THE BOTTOM LINE
Ethics isn’t just a county in England, you Pepkor guys
Steinhoff spinoff has been tardy in acting over governance after the ‘irregular accounting’ debacle
What a curse Steinhoff has been. Almost 12 months after “accounting irregularities” were flagged by the board it is evident the damage was not confined to Steinhoff and its shareholders. So it’s difficult not to feel some sympathy for KAP Industrial Holdings and Pepkor, which are still suffering from collateral damage. The two groups are now required not only to deal with tough trading conditions but also the near-constant distraction created by Steinhoff-related matters.
All things considered, you would think governance issues feature top among management’s priorities. But for some reason that doesn’t seem to have been the case at Pepkor, which has only recently formed its own social and ethics committee (SEC).
The SEC is one of two board committees required by the Companies Act and by the JSE’s listings requirements, so it is difficult to understand why Pepkor has only now got around to putting one in place. There should have been one in place in September 2017 when it was listed under the Steinhoff Africa Retail (Star) name on the JSE.

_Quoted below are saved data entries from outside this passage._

<file path="config.mk">
export PLATFORM = sky130hd
export DESIGN_NAME = hib_bridge
export DESIGN_NICKNAME = d
export VERILOG_FILES = /design/src/hib_pkg.sv /design/src/hib_i2c_bit.sv /design/src/hib_bridge.sv
export SDC_FILE = /design/constraint.sdc
export NUM_CORES = 2
export LEC_CHECK = 0
export ABC_AREA = 1
export BUFFER_PORTS_ARGS = -buffer_cell sky130_fd_sc_hd__clkbuf_2
export CELL_PAD_IN_SITES_DETAIL_PLACEMENT = 1
export CELL_PAD_IN_SITES_GLOBAL_PLACEMENT = 2
export CORE_ASPECT_RATIO = 2
export CORE_MARGIN = 10
export CORE_UTILIZATION = 39
export DETAILED_ROUTE_END_ITERATION = 8
export PLACE_DENSITY_LB_ADDON = 0.1
export RECOVER_POWER = 25
export SLEW_MARGIN = 15
export SYNTH_ARGS = -nofsm -noshare
export SYNTH_HDL_FRONTEND = slang
export SYNTH_SLANG_ARGS = --single-unit
</file>
<file path="constraint.sdc">
create_clock -name i_clk -period 6 [get_ports i_clk]
set_input_delay 0.6 -clock i_clk [delete_from_list [all_inputs] [get_ports i_clk]]
set_output_delay 0.6 -clock i_clk [all_outputs]
set_load 0.01 [all_outputs]
</file>
<file path="src/hib_pkg.sv">
`default_nettype none
package hib_pkg;
  // Report layout, byte offsets
  localparam int          REPORT_LEN  = 37;
  localparam int          PAYLOAD_MAX = 32;
  localparam logic [5:0]  OFF_ID      = 6'h00;
  localparam logic [5:0]  OFF_FLAGS   = 6'h01;
  localparam logic [5:0]  OFF_WR      = 6'h02;
  localparam logic [5:0]  OFF_RD      = 6'h03;
  localparam logic [5:0]  OFF_ADDR    = 6'h04;
  localparam logic [5:0]  OFF_DATA    = 6'h05;
  localparam logic [5:0]  OFF_LAST    = 6'h24;
  localparam logic [7:0]  ID_I2C      = 8'h00;
  localparam logic [7:0]  CNT_MAX     = 8'h20;
  // Request flag bit positions
  localparam int          FLG_START   = 0;
  localparam int          FLG_STOP    = 1;
  localparam int          FLG_ACKLAST = 2;
  // Response status bit positions
  localparam int          STS_REQERR  = 0;
  localparam int          STS_NAK     = 1;
  localparam int          STS_ARB     = 2;
  localparam int          STS_TMO     = 3;
  // Timing
  localparam int          CLK_NS      = 20;
  localparam int          BUS_FREE_MS = 256;
  localparam int          BYTE_MS     = 10;
  localparam int          BUS_FREE_CYC = BUS_FREE_MS * 1000000 / CLK_NS;
  localparam int          BYTE_CYC    = BYTE_MS * 1000000 / CLK_NS;
  localparam int          SCL_NS      = 10000;
  localparam int          QTR_CYC     = SCL_NS / CLK_NS / 4;

  typedef enum {BC_START, BC_STOP, BC_WRITE, BC_READ} hib_bcmd_t;
  typedef enum {ST_RECV, ST_CHECK, ST_FREE, ST_START, ST_TX, ST_RX,
                ST_RSTART, ST_STOP, ST_RESP} hib_state_t;
endpackage
`default_nettype wire

</file>
<file path="src/hib_i2c_bit.sv">
`timescale 1ns/1ns
`default_nettype none
module hib_i2c_bit #(
  parameter int QTR = hib_pkg::QTR_CYC
) (
  input  wire logic              i_clk,
  input  wire logic              i_reset_n,
  input  wire logic              i_cmd_valid,
  input  var  hib_pkg::hib_bcmd_t i_cmd,
  input  wire logic              i_bit,
  input  wire logic              i_abort,
  input  wire logic              i_scl,
  input  wire logic              i_sda,
  output logic                   o_scl_oe,
  output logic                   o_sda_oe,
  output logic                   o_done,
  output logic                   o_rx,
  output logic                   o_arb
);
  typedef struct packed {
    logic [15:0]        cnt;
    logic [1:0]         ph;
    logic               busy;
    hib_pkg::hib_bcmd_t cmd;
    logic               bit_v;
    logic               scl_oe;
    logic               sda_oe;
    logic               rx;
    logic               done;
    logic               arb;
  } hib_bit_t;

  hib_bit_t q;
  hib_bit_t d;

  // Line levels {scl, sda} per command phase
  function automatic logic [1:0] lv(hib_pkg::hib_bcmd_t c, logic [1:0] p,
                                    logic b);
    logic s;
    s = (p == 2'h1) || (p == 2'h2);
    unique case (c)
      hib_pkg::BC_START: lv = {p[0] ^ p[1], ~p[1]};
      hib_pkg::BC_STOP:  lv = {p != 2'h0, p[1]};
      hib_pkg::BC_WRITE: lv = {s, b};
      hib_pkg::BC_READ:  lv = {s, 1'b1};
    endcase
  endfunction

  always_comb begin
    logic [1:0] l;
    l = lv(q.cmd, q.ph, q.bit_v);
    d = q;
    d.done = 1'b0;
    d.arb = 1'b0;
    if (i_abort) begin
      d.busy = 1'b0;
      d.scl_oe = 1'b0;
      d.sda_oe = 1'b0;
    end else if (!q.busy) begin
      if (i_cmd_valid) begin
        d.busy = 1'b1;
        d.cmd = i_cmd;
        d.bit_v = i_bit;
        d.ph = 2'h0;
        d.cnt = '0;
      end
    end else begin
      d.scl_oe = ~l[1];
      d.sda_oe = ~l[0];
      // Hold while a target stretches the clock
      if (!(l[1] && !q.scl_oe && !i_scl))
        d.cnt = q.cnt + 16'h0001;
      if (q.cnt == 16'(QTR - 1)) begin
        d.cnt = '0;
        if (q.ph == 2'h1)
          d.rx = i_sda;
        if (l[0] && l[1] && !i_sda && q.cmd != hib_pkg::BC_READ) begin
          d.arb = 1'b1;
          d.done = 1'b1;
          d.busy = 1'b0;
          d.scl_oe = 1'b0;
          d.sda_oe = 1'b0;
        end else if (q.ph == 2'h3) begin
          d.done = 1'b1;
          d.busy = 1'b0;
        end else begin
          d.ph = q.ph + 2'h1;
        end
      end
    end
  end

  always_ff @(posedge i_clk) begin
    if (!i_reset_n)
      q <= '0;
    else
      q <= d;
  end

  assign o_scl_oe = q.scl_oe;
  assign o_sda_oe = q.sda_oe;
  assign o_done = q.done;
  assign o_rx = q.rx;
  assign o_arb = q.arb;
endmodule
`default_nettype wire

</file>
<file path="src/hib_bridge.sv">
`timescale 1ns/1ns
`default_nettype none
// What this block does
// - Identifier zero selects an I2C transfer
// - Request is fixed 37 bytes, fixed layout
// - Every request produces one response report
// - Response carries status, plus read data
// - Flag D0 begins with START
// - Flag D1 ends with STOP
// - Flag D2 acks final read byte
// - Direction bit generated, address D0 ignored
// - Only write-count payload bytes are sent
// - Combined: repeated START, same address, read
// - Full address byte resent after restart, D0 set
// - Response 37 bytes, sequence echoed back
// - Target NAK aborts, status D1 set
// - Lost arbitration aborts, status D2 set
// - Bus-free or byte timeout sets D3
module hib_bridge #(
  parameter int unsigned BUS_FREE_CYC = hib_pkg::BUS_FREE_CYC,
  parameter int unsigned BYTE_CYC     = hib_pkg::BYTE_CYC,
  parameter int          QTR          = hib_pkg::QTR_CYC
) (
  input  wire logic       i_clk,
  input  wire logic       i_reset_n,
  input  wire logic       i_rpt_valid,
  input  wire logic [7:0] i_rpt_data,
  output logic            o_rpt_ready,
  output logic            o_rsp_valid,
  output logic [7:0]      o_rsp_data,
  input  wire logic       i_rsp_ready,
  input  wire logic       i_scl,
  output logic            o_scl,
  output logic            o_scl_oe,
  input  wire logic       i_sda,
  output logic            o_sda,
  output logic            o_sda_oe,
  output logic            o_busy
);
  typedef struct packed {
    hib_pkg::hib_state_t st;
    logic [5:0]          idx;
    logic [7:0]          id;
    logic [7:0]          flags;
    logic [7:0]          write_byte_count;
    logic [7:0]          read_byte_count;
    logic [6:0]          target_address_field;
    logic [31:0][7:0]    payload;
    logic [31:0][7:0]    rdata;
    logic [5:0]          widx;
    logic [5:0]          ridx;
    logic [3:0]          bcnt;
    logic                is_addr;
    logic                dir;
    logic [3:0]          status;
    logic [23:0]         tmr;
    logic                pend;
    logic [7:0]          rsp_byte;
  } hib_top_t;

  hib_top_t           q;
  hib_top_t           d;
  logic               cmd_valid;
  hib_pkg::hib_bcmd_t cmd;
  logic               cmd_bit;
  logic               tmo;
  logic               b_done;
  logic               b_rx;
  logic               b_arb;
  logic [7:0]         tx_byte;
  logic               last_rd;

  // Step after a written byte
  function automatic hib_pkg::hib_state_t after_write(logic [5:0] w,
                                                      hib_top_t s);
    if ({2'b00, w} < s.write_byte_count)
      after_write = hib_pkg::ST_TX;
    else if (s.read_byte_count != 8'h00)
      after_write = hib_pkg::ST_RSTART;
    else
      after_write = finish(s);
  endfunction

  // Close with or without STOP
  function automatic hib_pkg::hib_state_t finish(hib_top_t s);
    finish = s.flags[hib_pkg::FLG_STOP] ? hib_pkg::ST_STOP
                                        : hib_pkg::ST_RESP;
  endfunction

  // Response byte at position i
  function automatic logic [7:0] rsp_at(hib_top_t s, logic [5:0] i);
    logic [5:0] k;
    k = i - hib_pkg::OFF_DATA;
    unique case (i)
      hib_pkg::OFF_ID:    rsp_at = hib_pkg::ID_I2C;
      hib_pkg::OFF_FLAGS: rsp_at = {s.flags[7:4], s.status};
      hib_pkg::OFF_WR:    rsp_at = {2'b00, s.widx};
      hib_pkg::OFF_RD:    rsp_at = {2'b00, s.ridx};
      hib_pkg::OFF_ADDR:  rsp_at = 8'h00;
      default:            rsp_at = s.rdata[k[4:0]];
    endcase
  endfunction

  assign tx_byte = q.is_addr ? {q.target_address_field, q.dir}
                             : q.payload[q.widx[4:0]];
  assign last_rd = ({2'b00, q.ridx} + 8'h01) == q.read_byte_count;
  assign tmo = (q.st == hib_pkg::ST_FREE && q.tmr >= 24'(BUS_FREE_CYC))
            || ((q.st == hib_pkg::ST_TX || q.st == hib_pkg::ST_RX)
                && q.tmr >= 24'(BYTE_CYC));

  always_comb begin
    cmd = hib_pkg::BC_WRITE;
    cmd_bit = 1'b1;
    unique case (q.st)
      hib_pkg::ST_START,
      hib_pkg::ST_RSTART: cmd = hib_pkg::BC_START;
      hib_pkg::ST_STOP:   cmd = hib_pkg::BC_STOP;
      hib_pkg::ST_TX: begin
        cmd = q.bcnt[3] ? hib_pkg::BC_READ : hib_pkg::BC_WRITE;
        cmd_bit = tx_byte[~q.bcnt[2:0]];
      end
      hib_pkg::ST_RX: begin
        cmd = q.bcnt[3] ? hib_pkg::BC_WRITE : hib_pkg::BC_READ;
        cmd_bit = last_rd && !q.flags[hib_pkg::FLG_ACKLAST];
      end
      default: cmd = hib_pkg::BC_WRITE;
    endcase
  end

  assign cmd_valid = !q.pend && !tmo &&
                     (q.st == hib_pkg::ST_START || q.st == hib_pkg::ST_TX ||
                      q.st == hib_pkg::ST_RX || q.st == hib_pkg::ST_RSTART ||
                      q.st == hib_pkg::ST_STOP);

  always_comb begin
    d = q;
    d.tmr = q.tmr + 24'h000001;
    if (cmd_valid)
      d.pend = 1'b1;
    if (b_done)
      d.pend = 1'b0;
    unique case (q.st)
      hib_pkg::ST_RECV: begin
        if (i_rpt_valid) begin
          d.idx = q.idx + 6'h01;
          unique case (q.idx)
            hib_pkg::OFF_ID: begin
              d.id = i_rpt_data;
              d.rdata = '0;
            end
            hib_pkg::OFF_FLAGS: d.flags = i_rpt_data;
            hib_pkg::OFF_WR:    d.write_byte_count = i_rpt_data;
            hib_pkg::OFF_RD:    d.read_byte_count = i_rpt_data;
            hib_pkg::OFF_ADDR:  d.target_address_field = i_rpt_data[7:1];
            default: d.payload[5'(q.idx - hib_pkg::OFF_DATA)] = i_rpt_data;
          endcase
          if (q.idx == hib_pkg::OFF_LAST) begin
            d.idx = '0;
            d.st = hib_pkg::ST_CHECK;
          end
        end
      end
      hib_pkg::ST_CHECK: begin
        d.widx = '0;
        d.ridx = '0;
        d.bcnt = '0;
        d.status = '0;
        d.tmr = '0;
        d.is_addr = 1'b0;
        if (q.id != hib_pkg::ID_I2C || q.write_byte_count > hib_pkg::CNT_MAX
            || q.read_byte_count > hib_pkg::CNT_MAX) begin
          d.status[hib_pkg::STS_REQERR] = 1'b1;
          d.st = hib_pkg::ST_RESP;
        end else if (q.flags[hib_pkg::FLG_START]) begin
          d.st = hib_pkg::ST_FREE;
        end else if (q.write_byte_count != 8'h00) begin
          d.st = hib_pkg::ST_TX;
        end else if (q.read_byte_count != 8'h00) begin
          d.st = hib_pkg::ST_RX;
        end else begin
          d.st = finish(q);
        end
      end
      hib_pkg::ST_FREE: begin
        if (i_scl && i_sda)
          d.st = hib_pkg::ST_START;
      end
      hib_pkg::ST_START,
      hib_pkg::ST_RSTART: begin
        if (b_done) begin
          d.is_addr = 1'b1;
          d.dir = (q.st == hib_pkg::ST_RSTART) ||
                  (q.write_byte_count == 8'h00 &&
                   q.read_byte_count != 8'h00);
          d.bcnt = '0;
          d.tmr = '0;
          d.st = hib_pkg::ST_TX;
        end
      end
      hib_pkg::ST_TX: begin
        if (b_done && !q.bcnt[3]) begin
          d.bcnt = q.bcnt + 4'h1;
        end else if (b_done) begin
          d.bcnt = '0;
          d.tmr = '0;
          d.is_addr = 1'b0;
          if (b_rx) begin
            d.status[hib_pkg::STS_NAK] = 1'b1;
            d.st = hib_pkg::ST_STOP;
          end else if (q.is_addr && q.dir) begin
            d.st = (q.read_byte_count != 8'h00) ? hib_pkg::ST_RX
                                                : finish(q);
          end else if (q.is_addr) begin
            d.st = after_write(q.widx, q);
          end else begin
            d.widx = q.widx + 6'h01;
            d.st = after_write(q.widx + 6'h01, q);
          end
        end
      end
      hib_pkg::ST_RX: begin
        if (b_done && !q.bcnt[3]) begin
          d.rdata[q.ridx[4:0]][~q.bcnt[2:0]] = b_rx;
          d.bcnt = q.bcnt + 4'h1;
        end else if (b_done) begin
          d.bcnt = '0;
          d.tmr = '0;
          d.ridx = q.ridx + 6'h01;
          if (last_rd)
            d.st = finish(q);
        end
      end
      hib_pkg::ST_STOP: begin
        if (b_done)
          d.st = hib_pkg::ST_RESP;
      end
      hib_pkg::ST_RESP: begin
        if (i_rsp_ready) begin
          d.idx = q.idx + 6'h01;
          d.rsp_byte = rsp_at(q, q.idx + 6'h01);
          if (q.idx == hib_pkg::OFF_LAST) begin
            d.idx = '0;
            d.st = hib_pkg::ST_RECV;
          end
        end
      end
    endcase
    if (b_done && b_arb) begin
      d.status[hib_pkg::STS_ARB] = 1'b1;
      d.st = hib_pkg::ST_RESP;
    end
    if (tmo) begin
      d.status[hib_pkg::STS_TMO] = 1'b1;
      d.pend = 1'b0;
      d.st = hib_pkg::ST_RESP;
    end
    if (d.st == hib_pkg::ST_RESP && q.st != hib_pkg::ST_RESP) begin
      d.idx = '0;
      d.rsp_byte = hib_pkg::ID_I2C;
    end
  end

  always_ff @(posedge i_clk) begin
    if (!i_reset_n)
      q <= '0;
    else
      q <= d;
  end

  hib_i2c_bit #(
    .QTR (QTR)
  ) u_bit (
    .i_clk       (i_clk),
    .i_reset_n   (i_reset_n),
    .i_cmd_valid (cmd_valid),
    .i_cmd       (cmd),
    .i_bit       (cmd_bit),
    .i_abort     (tmo),
    .i_scl       (i_scl),
    .i_sda       (i_sda),
    .o_scl_oe    (o_scl_oe),
    .o_sda_oe    (o_sda_oe),
    .o_done      (b_done),
    .o_rx        (b_rx),
    .o_arb       (b_arb)
  );

  assign o_scl = 1'b0;
  assign o_sda = 1'b0;
  assign o_rpt_ready = (q.st == hib_pkg::ST_RECV);
  assign o_rsp_valid = (q.st == hib_pkg::ST_RESP);
  assign o_rsp_data = q.rsp_byte;
  assign o_busy = (q.st != hib_pkg::ST_RECV);
endmodule
`default_nettype wire

</file>
==> flow_summary.json <==
{
  "status": "complete, but fails checks",
  "violations": "capacitance limit, slew limit",
  "path_delay_family": "simple AND/OR/NAND/NOR gates",
  "grt_antenna_before_repair": 2,
  "grt_setup_unrepaired": "no",
  "start_util_pct": 39.2,
  "cts_hold_buffers": 0,
  "post-place-ws_ns": 1.67,
  "intPower_mw": 8.20,
  "clock_tree.root_cell": "clkbuf_16",
  "critical_path.reg2reg.endpoint": "o_rsp_data[2]",
  "post_cts.repair.setup_buffers": 0,
  "row_count": 153,
  "slowest_delay_ns": 0.93,
  "seqPwrFrac_pct": 34.6,
  "cp-end-kind": "register",
  "worst-path-buf-inv": 2,
  "postSynth.asyncResetShare_pct": 0,
  "final-instance-count-excl-fill": 6089,
  "remaining_drcs": 0,
  "report.final.setup_viol": 0,
  "placedCellCount": 5965,
  "wire_length_of_the_first_global_routing_pass_um": 208000,
  "wl_um": 134000,
  "power.share.switching_pct": 39.9,
  "setup.worst_path.start": "q[606]",
  "worstPathMaxFanout": 47,
  "r2r_cells": 14,
  "num_vias": 34084,
  "capturing_element_of_the_worst_setup_path": "o_rsp_data[2]",
  "final_max_slew_viol_count": 103,
  "hold_class": "input port to register",
  "maxClockFrequency_mhz": 206,
  "worst_case_clock_buffer_depth": 3,
  "filler_cell_count": 11296,
  "data_required_time_at_the_worst_endpoint_ns": 6.55,
  "timing.critical_path.slowest_stage_cell": "dfxtp_1",
  "holdCritStartpoint": "i_sda",
  "ys_warn_count": 0,
  "path_clk_slew_ns": 0.07,
  "ioPinCount": 29,
  "synth-edff-count": 0,
  "ys.flop_type": "dfxtp_1",
  "post_synth_inst_count": 5094,
  "cts.htree.levels": 3,
  "maxCapViolCount": 2,
  "cts_made_buffers": 69,
  "avgSynthCellArea_um2": 6.68,
  "hold_ws_ns": 0.245,
  "timing.critical_path.arrival_ns": 5.40,
  "initialDrtViolationCount": 1870,
  "worst_clock_skew_ns": 0.0209,
  "number_of_nets_in_the_final_layout": 4920,
  "drt_pass1_iterations": 5,
  "via_per_inst": 5.60,
  "vdd.ir_drop.worst_v": 0.000304,
  "max-slew-margin-rel_pct": -61.2,
  "remaining_global_route_overflow": 0,
  "die_area_um2": 100000,
  "port_buffers": 26,
  "yosys_register_bits": 670,
  "critPathLaunchType": "register",
  "maximum_number_of_pins_on_one_net_before_global_route_repair": 209,
  "cts_resized": 0,
  "clk_latency_ns": 0.67,
  "cts_tree": "built",
  "switchingPower_mw": 5.44,
  "die_h_um": 438,
  "finalWorstPathRequiredPeriod_ns": 4.85,
  "cts.sink_count": 670,
  "total_leakage_power_nw": 13.6,
  "gpl.final_weighted_congestion": 0.850,
  "drive_gt1_share_pct": 5.56,
  "groute.usage.overall_pct": 26.2,
  "crit_cells": 14,
  "timing.final.hold_violations": 0,
  "power.share.combinational_pct": 32.5,
  "area_delta_synth_final_pct": 8.14,
  "worstPathCellList": "inv_4 > ha_1 > nand2_1 > nor3_1 > nand2_1 > clkbuf_1 > nand3_1 > nand4_1 > nor2_1 > nand4_1 > a21oi_1 > nand3_1 > nand2_2 > nor2_1",
  "worst_r2r_startpoint": "q[606]",
  "reg2reg_slack_ns": 1.15,
  "minimum_setup_slack_in_the_final_design_ns": 1.15,
  "worst_hold_path.num_cells": 3,
  "timing.setup.critical_path_class": "register to register",
  "die_width_um": 229,
  "place_hpwl_um": 87400,
  "synthesis.area_um2": 34000,
  "diodes": 0,
  "clock_power_share_pct": 33.0,
  "wl_per_cell_um": 22.0,
  "grt_pass1_vias": 35389,
  "synth.yosys.seq_area_share_pct": 39.4,
  "tns_ns": 0,
  "fp.coreArea_um2": 86700,
  "worst_margin_pin_slew_ns": 2.42,
  "ant_nets": 0,
  "synthDistinctLibCells": 55,
  "timing.final.crit_share_pct": 80.8,
  "power_density_nw_per_um2": 371
}
==> layout make-up <==
cell class                 instances  area [um^2]  share of cell area [%]
tap                             1162         1450                    3.95
inverter                         301         1170                    3.17
timing repair buffer              70          558                    1.52
clock buffer                     102         2040                    5.55
sequential                       670        13400                    36.5
multi-input combinational       3762        17900                    48.8
clock inverter                    22          214                   0.582
==> worst min-delay path by stage <==
stage | endpoint | slack (ns)
after floorplan | q[9] | 0.42
after global placement | q[569] | 0.44
after detailed placement | q[595] | 0.44
after CTS | u_bit.o_rx | 0.21
after global routing | u_bit.o_rx | 0.27
final | u_bit.o_rx | 0.24
==> registers in the layout, summed over array words and instances (netlist names) <==
name	flops
u_bit.q	22
u_bit.o_done	1
u_bit.o_arb	1
q	635
u_bit.o_sda_oe	1
u_bit.o_scl_oe	1
u_bit.o_rx	1
o_rsp_data	8
==> synthesized netlist by cell type, types with 10 or more instances <==
master,instances,share of area [%]
a211oi_1,16,0.35
a21oi_1,498,7.3
buf_1,37,0.41
buf_2,40,0.59
buf_4,14,0.31
buf_6,10,0.33
clkbuf_1,259,2.9
dfxtp_1,670,39
ha_1,32,1.2
inv_1,254,2.8
inv_2,39,0.43
nand2_1,834,9.2
nand3_1,168,2.5
nand4_1,28,0.51
nor2_1,1037,11
nor2_2,11,0.20
nor2_8,25,1.5
nor3_1,48,0.71
o211ai_1,68,1.5
o21ai_0,660,9.7
o21ai_1,146,2.1
o221ai_1,27,0.70
o22ai_1,52,0.96
o32ai_1,27,0.70
xor2_1,24,0.62
==> layer usage <==
layer	GRT usage [%]	up-vias	share of wire (%)	wire (um)
met2	49.4	573	53	71100
met1	27.1	16786	38	50600
li1	-	16440	-	-
met3	2.84	283	2.8	3770
met5	0	-	0.012	16
met4	16.4	2	6.2	8360
==> cells in the final DEF, fill, tap and decap left out, drive strengths merged, types with 7 or more instances in the layout <==
master,instances
a211oi,16
a21oi,498
ha,32
inv,300
xnor2,7
o221ai,27
nand3,168
o22ai,52
nand2,837
o32ai,27
nor2,1078
dfxtp,670
xor2,24
clkbuf,130
clkinv,15
o21ai,807
nand4,30
o211ai,68
nor3,54
buf,42
==> cells by family after synthesis <==
kind of cell               after synthesis  synth area share [%]
and+or+nand+nor                       2182                  26.8
AOI/OAI and AO/OA                     1515                  23.9
DFF                                    670                  39.4
buffers and inverters                  663                  7.90
adders and majority gates               32                  1.18
xor gates and xnor gates                31                 0.820
other                                    1                0.0110
==> power groups by stage <==
stage / combinational [mW] / sequential [mW] / clock, mW
final: 4.43 / 4.71 / 4.50
after global routing: 4.90 / 4.73 / 4.77
after CTS: 4.45 / 4.71 / 4.61
after detailed placement: 4.43 / 4.81 / 0
after global placement: 4.39 / 4.81 / 0
after floorplan: 2.96 / 4.71 / 0
==> worst register-to-register path: stages, from the launching register on <==
cell and delay (ns):
dfxtp_1 0.93, inv_4 0.29, ha_1 0.26, nand2_1 0.10, nor3_1 0.59, nand2_1 0.77, clkbuf_1 0.39, nand3_1 0.14
nand4_1 0.13, nor2_1 0.10, nand4_1 0.24, a21oi_1 0.20, nand3_1 0.21, nand2_2 0.31, nor2_1 0.09
==> metrics by stage <==
step	power, mW	utilization [%]	cell area, um^2
3_3_place_gp	9.21	39.9	34600
6_report	13.6	42.4	36800
2_1_floorplan	7.67	-	34000
4_1_cts	13.8	42.5	36900
3_5_place_dp	9.24	39.9	34600
5_1_grt	14.4	42.4	36800
Power figures use the tool's default switching activity.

The Star board explained in the corporate governance report issued early in 2018 – as part of its integrated annual report – that the requirement for an SEC was fulfilled during 2017 “by the Steinhoff Investment Holdings Limited Governance and Sustainability Committee”.
The idea of Star piggybacking on Steinhoff’s governance committee is as bizarre as it is terrifying.
Even after the December meltdown, when Star was independently listed on the JSE, there seems to have been little sense of urgency, with the company eventually taking the better part of 2018 to finally appoint its SEC.